• Task directions:
From the entries below, reproduce exactly the line containing "impl_metrics.yaml, run 2", the line containing "r2r.worst_path.cells: 14", and every line in between, with nothing added.

Stored data Block Start

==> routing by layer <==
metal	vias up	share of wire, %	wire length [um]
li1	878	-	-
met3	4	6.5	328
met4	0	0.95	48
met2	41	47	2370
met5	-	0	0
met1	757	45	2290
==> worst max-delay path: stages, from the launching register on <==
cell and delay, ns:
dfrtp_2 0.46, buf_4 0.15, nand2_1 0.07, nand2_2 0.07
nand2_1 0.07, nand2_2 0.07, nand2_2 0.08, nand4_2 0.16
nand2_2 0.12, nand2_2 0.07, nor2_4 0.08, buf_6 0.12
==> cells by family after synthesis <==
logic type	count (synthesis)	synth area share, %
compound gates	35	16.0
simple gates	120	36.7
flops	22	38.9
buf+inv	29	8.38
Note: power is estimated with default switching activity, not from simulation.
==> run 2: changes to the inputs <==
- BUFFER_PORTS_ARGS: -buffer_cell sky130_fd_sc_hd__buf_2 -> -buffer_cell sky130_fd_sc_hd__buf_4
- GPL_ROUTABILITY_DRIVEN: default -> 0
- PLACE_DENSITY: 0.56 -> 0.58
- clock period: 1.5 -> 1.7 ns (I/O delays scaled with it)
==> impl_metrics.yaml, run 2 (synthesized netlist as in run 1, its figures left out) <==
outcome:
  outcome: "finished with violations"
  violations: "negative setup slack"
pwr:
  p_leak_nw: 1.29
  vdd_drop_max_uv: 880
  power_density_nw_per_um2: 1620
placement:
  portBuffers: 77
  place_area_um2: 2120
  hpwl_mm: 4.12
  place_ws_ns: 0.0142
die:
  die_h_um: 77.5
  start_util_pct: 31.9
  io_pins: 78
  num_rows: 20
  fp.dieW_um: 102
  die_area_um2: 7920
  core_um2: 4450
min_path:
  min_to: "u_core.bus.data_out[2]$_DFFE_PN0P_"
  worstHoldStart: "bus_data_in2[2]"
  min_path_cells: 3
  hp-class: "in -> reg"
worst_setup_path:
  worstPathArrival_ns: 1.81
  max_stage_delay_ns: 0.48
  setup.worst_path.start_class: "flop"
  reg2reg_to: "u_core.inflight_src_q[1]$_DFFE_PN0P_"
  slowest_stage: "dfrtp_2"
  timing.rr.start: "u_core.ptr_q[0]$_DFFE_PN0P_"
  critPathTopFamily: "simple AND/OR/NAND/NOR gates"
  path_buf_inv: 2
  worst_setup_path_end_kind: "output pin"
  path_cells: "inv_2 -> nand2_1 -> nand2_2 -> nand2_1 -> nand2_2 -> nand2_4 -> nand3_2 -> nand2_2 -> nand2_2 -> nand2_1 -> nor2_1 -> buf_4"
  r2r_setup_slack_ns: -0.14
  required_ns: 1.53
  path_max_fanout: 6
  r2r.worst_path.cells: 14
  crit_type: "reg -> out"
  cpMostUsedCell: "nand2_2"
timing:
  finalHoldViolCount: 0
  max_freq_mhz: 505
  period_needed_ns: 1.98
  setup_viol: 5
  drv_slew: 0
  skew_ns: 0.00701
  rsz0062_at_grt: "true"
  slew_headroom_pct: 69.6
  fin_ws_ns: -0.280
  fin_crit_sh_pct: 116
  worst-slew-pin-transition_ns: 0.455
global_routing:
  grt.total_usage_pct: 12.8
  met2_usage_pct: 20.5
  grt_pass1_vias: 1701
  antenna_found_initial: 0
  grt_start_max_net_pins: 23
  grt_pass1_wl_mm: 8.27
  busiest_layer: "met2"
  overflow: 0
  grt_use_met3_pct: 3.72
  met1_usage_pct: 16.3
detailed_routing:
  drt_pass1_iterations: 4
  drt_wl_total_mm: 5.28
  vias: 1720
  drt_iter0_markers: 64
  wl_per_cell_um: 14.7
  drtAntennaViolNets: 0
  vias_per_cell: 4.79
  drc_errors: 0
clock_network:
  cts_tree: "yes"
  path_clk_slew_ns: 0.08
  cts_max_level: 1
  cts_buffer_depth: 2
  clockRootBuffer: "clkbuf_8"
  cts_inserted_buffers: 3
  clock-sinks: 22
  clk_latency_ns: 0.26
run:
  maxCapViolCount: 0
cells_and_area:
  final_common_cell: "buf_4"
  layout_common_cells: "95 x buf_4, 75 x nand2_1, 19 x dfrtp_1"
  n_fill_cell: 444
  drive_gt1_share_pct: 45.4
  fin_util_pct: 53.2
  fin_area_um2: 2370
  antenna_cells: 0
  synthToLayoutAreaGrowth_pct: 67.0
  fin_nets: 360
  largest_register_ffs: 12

Stored data Block End

• Your solution:
==> impl_metrics.yaml, run 2 (synthesized netlist as in run 1, its figures left out) <==
outcome:
  outcome: "finished with violations"
  violations: "negative setup slack"
pwr:
  p_leak_nw: 1.29
  vdd_drop_max_uv: 880
  power_density_nw_per_um2: 1620
placement:
  portBuffers: 77
  place_area_um2: 2120
  hpwl_mm: 4.12
  place_ws_ns: 0.0142
die:
  die_h_um: 77.5
  start_util_pct: 31.9
  io_pins: 78
  num_rows: 20
  fp.dieW_um: 102
  die_area_um2: 7920
  core_um2: 4450
min_path:
  min_to: "u_core.bus.data_out[2]$_DFFE_PN0P_"
  worstHoldStart: "bus_data_in2[2]"
  min_path_cells: 3
  hp-class: "in -> reg"
worst_setup_path:
  worstPathArrival_ns: 1.81
  max_stage_delay_ns: 0.48
  setup.worst_path.start_class: "flop"
  reg2reg_to: "u_core.inflight_src_q[1]$_DFFE_PN0P_"
  slowest_stage: "dfrtp_2"
  timing.rr.start: "u_core.ptr_q[0]$_DFFE_PN0P_"
  critPathTopFamily: "simple AND/OR/NAND/NOR gates"
  path_buf_inv: 2
  worst_setup_path_end_kind: "output pin"
  path_cells: "inv_2 -> nand2_1 -> nand2_2 -> nand2_1 -> nand2_2 -> nand2_4 -> nand3_2 -> nand2_2 -> nand2_2 -> nand2_1 -> nor2_1 -> buf_4"
  r2r_setup_slack_ns: -0.14
  required_ns: 1.53
  path_max_fanout: 6
  r2r.worst_path.cells: 14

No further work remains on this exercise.